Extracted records
━━━━━━

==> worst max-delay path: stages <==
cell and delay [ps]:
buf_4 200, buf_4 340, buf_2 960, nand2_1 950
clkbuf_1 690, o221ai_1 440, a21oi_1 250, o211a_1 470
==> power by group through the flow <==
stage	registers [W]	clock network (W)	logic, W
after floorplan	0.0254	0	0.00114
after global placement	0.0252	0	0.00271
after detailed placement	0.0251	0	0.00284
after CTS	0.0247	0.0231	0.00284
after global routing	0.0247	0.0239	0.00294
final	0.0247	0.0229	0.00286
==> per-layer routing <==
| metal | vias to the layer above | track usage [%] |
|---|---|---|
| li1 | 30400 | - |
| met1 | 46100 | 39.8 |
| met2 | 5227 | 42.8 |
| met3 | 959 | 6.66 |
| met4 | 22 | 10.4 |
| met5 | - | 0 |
**src/hdl/timestamped_trace_period_duty_core_macros.svh**
```systemverilog
// ----------------------------------------------------------------------------
// trace period/duty core assertion macros
// shared property wrappers, clocked on clk and disabled in reset
// ----------------------------------------------------------------------------
`ifndef TIMESTAMPED_TRACE_PERIOD_DUTY_CORE_MACROS_SVH
`define TIMESTAMPED_TRACE_PERIOD_DUTY_CORE_MACROS_SVH

// same-cycle implication
`define TTPD_ASSERT_IMP(lbl, ante, cons, msg) \
  lbl: assert property (@(posedge clk) disable iff (!rst_n) (ante) |-> (cons)) \
    else $error(msg);

// next-cycle implication
`define TTPD_ASSERT_NXT(lbl, ante, cons, msg) \
  lbl: assert property (@(posedge clk) disable iff (!rst_n) (ante) |=> (cons)) \
    else $error(msg);

`endif

```
**src/hdl/ttpd_pkg.sv**
```systemverilog
// ----------------------------------------------------------------------------
// ttpd_pkg
// types and constants shared by the trace period/duty core
// ----------------------------------------------------------------------------
`default_nettype none

package ttpd_pkg;

  localparam int DATA_W      = 32;
  localparam int ENTRIES_W   = 7;
  localparam int DEPTH_DEF   = 64;
  localparam int DIV_STEPS   = DATA_W;
  localparam int DIV_CNT_W   = $clog2(DIV_STEPS + 1);
  localparam int CFG_ADDR_W  = 3;
  localparam int REG_IDX_LSB = 2;

  localparam logic [DATA_W-1:0] EDGE_MASK_RST = DATA_W'(1 << 18);
  localparam logic [DATA_W-1:0] DUTY_SCALE    = DATA_W'(100);

  // input item function codes
  localparam logic FUNC_RECORD  = 1'b0;
  localparam logic FUNC_MEASURE = 1'b1;

  // register indexes
  localparam logic REG_EDGE_MASK   = 1'b0;
  localparam logic REG_CHANGE_ONLY = 1'b1;

  typedef enum logic [2:0] {
    ST_IDLE,
    ST_SCAN,
    ST_PER_START,
    ST_PER_WAIT,
    ST_DUTY_START,
    ST_DUTY_WAIT,
    ST_DONE
  } seq_state_t;

  typedef struct packed {
    logic              start;
    logic [DATA_W-1:0] dividend;
    logic [DATA_W-1:0] divisor;
  } div_req_t;

  typedef struct packed {
    logic              done;
    logic [DATA_W-1:0] quotient;
  } div_rsp_t;

endpackage

`default_nettype wire

```
**src/hdl/ttpd_divider.sv**
```systemverilog
// ----------------------------------------------------------------------------
// ttpd_divider
// restoring unsigned divider, one quotient bit per cycle
// ----------------------------------------------------------------------------
`default_nettype none

module ttpd_divider (
  input  wire logic               clk,
  input  wire logic               rst_n,
  input  wire ttpd_pkg::div_req_t req,
  output ttpd_pkg::div_rsp_t      rsp
);

  localparam int W = ttpd_pkg::DATA_W;

  logic [ttpd_pkg::DIV_CNT_W-1:0] cnt_r;
  logic                           done_r;
  logic [W-1:0]                   rem_r;
  logic [W-1:0]                   quo_r;
  logic [W-1:0]                   dvsr_r;
  logic [W:0]                     shifted;
  logic [W:0]                     trial;
  logic                           fits;

  // shift in the next dividend bit and try the subtraction
  assign shifted = {rem_r, quo_r[W-1]};
  assign trial   = shifted - {1'b0, dvsr_r};
  assign fits    = shifted >= {1'b0, dvsr_r};

  always_ff @(posedge clk) begin
    if (!rst_n) begin
      cnt_r  <= '0;
      done_r <= 1'b0;
    end else begin
      done_r <= (cnt_r == ttpd_pkg::DIV_CNT_W'(1));
      if (req.start) begin
        cnt_r <= ttpd_pkg::DIV_CNT_W'(ttpd_pkg::DIV_STEPS);
      end else if (cnt_r != '0) begin
        cnt_r <= cnt_r - ttpd_pkg::DIV_CNT_W'(1);
      end
    end
  end

  always_ff @(posedge clk) begin
    if (req.start) begin
      rem_r  <= '0;
      quo_r  <= req.dividend;
      dvsr_r <= req.divisor;
    end else if (cnt_r != '0) begin
      rem_r <= fits ? trial[W-1:0] : shifted[W-1:0];
      quo_r <= {quo_r[W-2:0], fits};
    end
  end

  assign rsp.done     = done_r;
  assign rsp.quotient = quo_r;

endmodule

`default_nettype wire

```
**src/rtl/cover_motor_command_framer_core_defines.svh**
```systemverilog
// -----------------------------------------------------------------------------
// Assertion macros for the cover motor command framer
// Shared check templates, clocked on aclk and held off during reset.
// -----------------------------------------------------------------------------
`ifndef COVER_MOTOR_COMMAND_FRAMER_CORE_DEFINES_SVH
`define COVER_MOTOR_COMMAND_FRAMER_CORE_DEFINES_SVH

// Check that cons holds in the same cycle as ante
`define CMFC_ASSERT_SAME(label, ante, cons) \
    label: assert property (@(posedge aclk) disable iff (!aresetn) (ante) |-> (cons)) \
        else $error("cmfc: same-cycle check failed");

// Check that cons holds in the cycle after ante
`define CMFC_ASSERT_NEXT(label, ante, cons) \
    label: assert property (@(posedge aclk) disable iff (!aresetn) (ante) |=> (cons)) \
        else $error("cmfc: next-cycle check failed");

`endif

```
**src/rtl/cmfc_pkg.sv**
```systemverilog
// -----------------------------------------------------------------------------
// cmfc_pkg
// Types, frame constants, CRC-16/Modbus byte update and the control store
// of the command framer.
// -----------------------------------------------------------------------------
package cmfc_pkg;

    // Frame constants
    localparam logic [7:0]  FRAME_SYNC   = 8'h55;
    localparam logic [7:0]  FRAME_KIND   = 8'h03;
    localparam logic [7:0]  CMD_OPEN     = 8'h01;
    localparam logic [7:0]  CMD_CLOSE    = 8'h02;
    localparam logic [7:0]  CMD_STOP     = 8'h03;
    localparam logic [7:0]  CMD_POSITION = 8'h04;
    localparam logic [15:0] CRC_INIT     = 16'hFFFF;
    localparam logic [15:0] CRC_POLY     = 16'hA001;
    localparam logic [6:0]  FULL_PERCENT = 7'd100;

    localparam int STEP_W = 3;

    typedef struct packed {
        logic       has_position;
        logic [6:0] position_percent;
        logic       stop_request;
    } in_item_t;

    typedef struct packed {
        logic [7:0] frame_byte;
        logic       frame_end;
        logic       run_end;
    } out_item_t;

    // Which byte the datapath puts on the output
    typedef enum logic [2:0] {
        SEL_SYNC,
        SEL_ID_LO,
        SEL_ID_HI,
        SEL_KIND,
        SEL_CMD,
        SEL_ARG,
        SEL_CRC_LO,
        SEL_CRC_HI
    } byte_sel_t;

    // How the step counter moves after a step
    typedef enum logic [1:0] {
        JMP_NEXT,
        JMP_SKIP_NO_ARG,
        JMP_END
    } jump_t;

    typedef struct packed {
        byte_sel_t         sel;
        logic              crc_upd;
        logic              frame_end;
        jump_t             jmp;
        logic [STEP_W-1:0] target;
    } ctl_word_t;

    // Control store: one word per frame byte
    function automatic ctl_word_t ctl_rom(input logic [STEP_W-1:0] step);
        ctl_word_t w;
        w = '{sel: SEL_SYNC, crc_upd: 1'b1, frame_end: 1'b0, jmp: JMP_NEXT,
              target: '0};
        unique case (step)
            3'd0: w.sel = SEL_SYNC;
            3'd1: w.sel = SEL_ID_LO;
            3'd2: w.sel = SEL_ID_HI;
            3'd3: w.sel = SEL_KIND;
            3'd4: begin
                w.sel    = SEL_CMD;
                w.jmp    = JMP_SKIP_NO_ARG;
                w.target = 3'd6;
            end
            3'd5: w.sel = SEL_ARG;
            3'd6: begin
                w.sel     = SEL_CRC_LO;
                w.crc_upd = 1'b0;
            end
            3'd7: begin
                w.sel       = SEL_CRC_HI;
                w.crc_upd   = 1'b0;
                w.frame_end = 1'b1;
                w.jmp       = JMP_END;
            end
        endcase
        return w;
    endfunction

    // Fold one byte into a reflected CRC-16 (poly 0xA001)
    function automatic logic [15:0] crc_byte(input logic [15:0] crc,
                                             input logic [7:0]  data);
        logic [15:0] acc;
        acc = crc ^ {8'h00, data};
        for (int b = 0; b < 8; b++) begin
            if (acc[0]) begin
                acc = (acc >> 1) ^ CRC_POLY;
            end else begin
                acc = acc >> 1;
            end
        end
        return acc;
    endfunction

endpackage

```
**src/rtl/cmfc_microseq.sv**
```systemverilog
// -----------------------------------------------------------------------------
// cmfc_microseq
// Step counter over the control store; issues one control word per step.
// -----------------------------------------------------------------------------
module cmfc_microseq
    import cmfc_pkg::*;
(
    input  logic      aclk,
    input  logic      aresetn,
    input  logic      start,
    input  logic      advance,
    input  logic      no_arg,
    output ctl_word_t ctl
);

    logic [STEP_W-1:0] step_reg;
    logic [STEP_W-1:0] step_next;

    assign ctl = ctl_rom(step_reg);

    // Pick the next step from the jump field
    always_comb begin
        step_next = step_reg;
        if (start) begin
            step_next = '0;
        end else if (advance) begin
            unique case (ctl.jmp)
                JMP_NEXT:        step_next = step_reg + 1'b1;
                JMP_SKIP_NO_ARG: step_next = no_arg ? ctl.target : step_reg + 1'b1;
                JMP_END:         step_next = '0;
                default:         step_next = '0;
            endcase
        end
    end

    always_ff @(posedge aclk) begin
        if (!aresetn) begin
            step_reg <= '0;
        end else begin
            step_reg <= step_next;
        end
    end

endmodule

```
**src/rtl/cover_motor_command_framer_core.sv**
```systemverilog
// -----------------------------------------------------------------------------
// cover_motor_command_framer_core
// Builds the motor-cover command frames for one request, one byte per
// transfer, each frame closed by a CRC-16/Modbus, low byte first.
// -----------------------------------------------------------------------------
//  channel  ports                       moves
//  input    s_valid/s_ready/s_payload   one request (position, stop)
//  output   m_valid/m_ready/m_payload   one frame byte with end flags
//  config   cfg_wr_en/index/data        device id low (0), high (1)
//
//  A request is taken in its accept cycle; a frame has 7 or 8 bytes, and a
//  position plus stop sends two frames, paced by the microsequencer
//  stepping one control word per cycle while m_ready does not stall the
//  output. An empty request finishes in its accept cycle.
//  Reset (aresetn low, synchronous) clears the id registers and control.
//  A stall on m_ready freezes the sequencer; the next request is taken in
//  the cycle after the last byte enters the output register.
// -----------------------------------------------------------------------------
`include "cover_motor_command_framer_core_defines.svh"

module cover_motor_command_framer_core
    import cmfc_pkg::*;
(
    input  logic       aclk,
    input  logic       aresetn,
    input  logic       s_valid,
    output logic       s_ready,
    input  in_item_t   s_payload,
    output logic       m_valid,
    input  logic       m_ready,
    output out_item_t  m_payload,
    input  logic       cfg_wr_en,
    input  logic [1:0] cfg_wr_index,
    input  logic [7:0] cfg_wr_data
);

    localparam logic [1:0] CFG_DEVICE_ID_LOW  = 2'd0;
    localparam logic [1:0] CFG_DEVICE_ID_HIGH = 2'd1;

    logic [7:0]  id_lo_reg;
    logic [7:0]  id_hi_reg;
    logic        busy_reg;
    logic [7:0]  cmd_reg;
    logic [6:0]  arg_reg;
    logic        with_arg_reg;
    logic        stop_pending_reg;
    logic [15:0] crc_reg;
    logic        m_valid_reg;
    out_item_t   m_payload_reg;

    ctl_word_t   ctl;
    logic        s_accept;
    logic        s_nonempty;
    logic        advance;
    logic        start;
    logic [7:0]  byte_mux;
    logic [6:0]  pct_sat;
    logic [7:0]  pos_cmd;

    assign s_ready    = !busy_reg;
    assign s_accept   = s_valid && s_ready;
    assign s_nonempty = s_payload.has_position || s_payload.stop_request;
    assign advance    = busy_reg && (!m_valid_reg || m_ready);
    assign start      = s_accept;
    assign m_valid    = m_valid_reg;
    assign m_payload  = m_payload_reg;

    cmfc_microseq u_seq (
        .aclk    (aclk),
        .aresetn (aresetn),
        .start   (start),
        .advance (advance),
        .no_arg  (!with_arg_reg),
        .ctl     (ctl)
    );

    // Saturate percent and choose the position command
    always_comb begin
        pct_sat = (s_payload.position_percent > FULL_PERCENT) ?
                  FULL_PERCENT : s_payload.position_percent;
        priority if (pct_sat == FULL_PERCENT) begin
            pos_cmd = CMD_OPEN;
        end else if (pct_sat == 7'd0) begin
            pos_cmd = CMD_CLOSE;
        end else begin
            pos_cmd = CMD_POSITION;
        end
    end

    // Select the outgoing byte
    always_comb begin
        unique case (ctl.sel)
            SEL_SYNC:   byte_mux = FRAME_SYNC;
            SEL_ID_LO:  byte_mux = id_lo_reg;
            SEL_ID_HI:  byte_mux = id_hi_reg;
            SEL_KIND:   byte_mux = FRAME_KIND;
            SEL_CMD:    byte_mux = cmd_reg;
            SEL_ARG:    byte_mux = {1'b0, arg_reg};
            SEL_CRC_LO: byte_mux = crc_reg[7:0];
            SEL_CRC_HI: byte_mux = crc_reg[15:8];
            default:    byte_mux = FRAME_SYNC;
        endcase
    end

    // Configuration registers
    always_ff @(posedge aclk) begin
        if (!aresetn) begin
            id_lo_reg <= '0;
            id_hi_reg <= '0;
        end else if (cfg_wr_en) begin
            if (cfg_wr_index == CFG_DEVICE_ID_LOW) begin
                id_lo_reg <= cfg_wr_data;
            end
            if (cfg_wr_index == CFG_DEVICE_ID_HIGH) begin
                id_hi_reg <= cfg_wr_data;
            end
        end
    end

    // Request control, CRC and output register
    always_ff @(posedge aclk) begin
        if (!aresetn) begin
            busy_reg         <= 1'b0;
            stop_pending_reg <= 1'b0;
            m_valid_reg      <= 1'b0;
        end else begin
            // Load a new byte, or drop the output once it is transferred
            if (advance) begin
                m_valid_reg <= 1'b1;
            end else if (m_ready) begin
                m_valid_reg <= 1'b0;
            end
            // Load a request; an empty one causes no frame
            if (s_accept) begin
                crc_reg <= CRC_INIT;
                arg_reg <= pct_sat;
                if (s_payload.has_position) begin
                    busy_reg         <= 1'b1;
                    cmd_reg          <= pos_cmd;
                    with_arg_reg     <= (pos_cmd == CMD_POSITION);
                    stop_pending_reg <= s_payload.stop_request;
                end else if (s_payload.stop_request) begin
                    busy_reg         <= 1'b1;
                    cmd_reg          <= CMD_STOP;
                    with_arg_reg     <= 1'b0;
                    stop_pending_reg <= 1'b0;
                end
            end
            // Emit one byte per step
            if (advance) begin
                m_payload_reg.frame_byte   <= byte_mux;
                m_payload_reg.frame_end    <= ctl.frame_end;
                m_payload_reg.run_end      <= ctl.frame_end && !stop_pending_reg;
                if (ctl.crc_upd) begin
                    crc_reg <= crc_byte(crc_reg, byte_mux);
                end
                if (ctl.frame_end) begin
                    if (stop_pending_reg) begin
                        cmd_reg          <= CMD_STOP;
                        with_arg_reg     <= 1'b0;
                        stop_pending_reg <= 1'b0;
                        crc_reg          <= CRC_INIT;
                    end else begin
                        busy_reg <= 1'b0;
                    end
                end
            end
        end
    end

    // Checks
    `CMFC_ASSERT_SAME(a_run_end_on_frame_end, m_valid && m_payload.run_end, m_payload.frame_end)
    `CMFC_ASSERT_NEXT(a_busy_after_request, s_accept && s_nonempty, !s_ready)
    `CMFC_ASSERT_SAME(a_idle_after_run_end, $fell(busy_reg), m_valid_reg && m_payload_reg.run_end)

endmodule
```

━━━━━━

## [What this task involves]
Look through the entries above. Copy each line in which the string "global" occurs.

## [Answer to this task]
after global placement	0.0252	0	0.00271
after global routing	0.0247	0.0239	0.00294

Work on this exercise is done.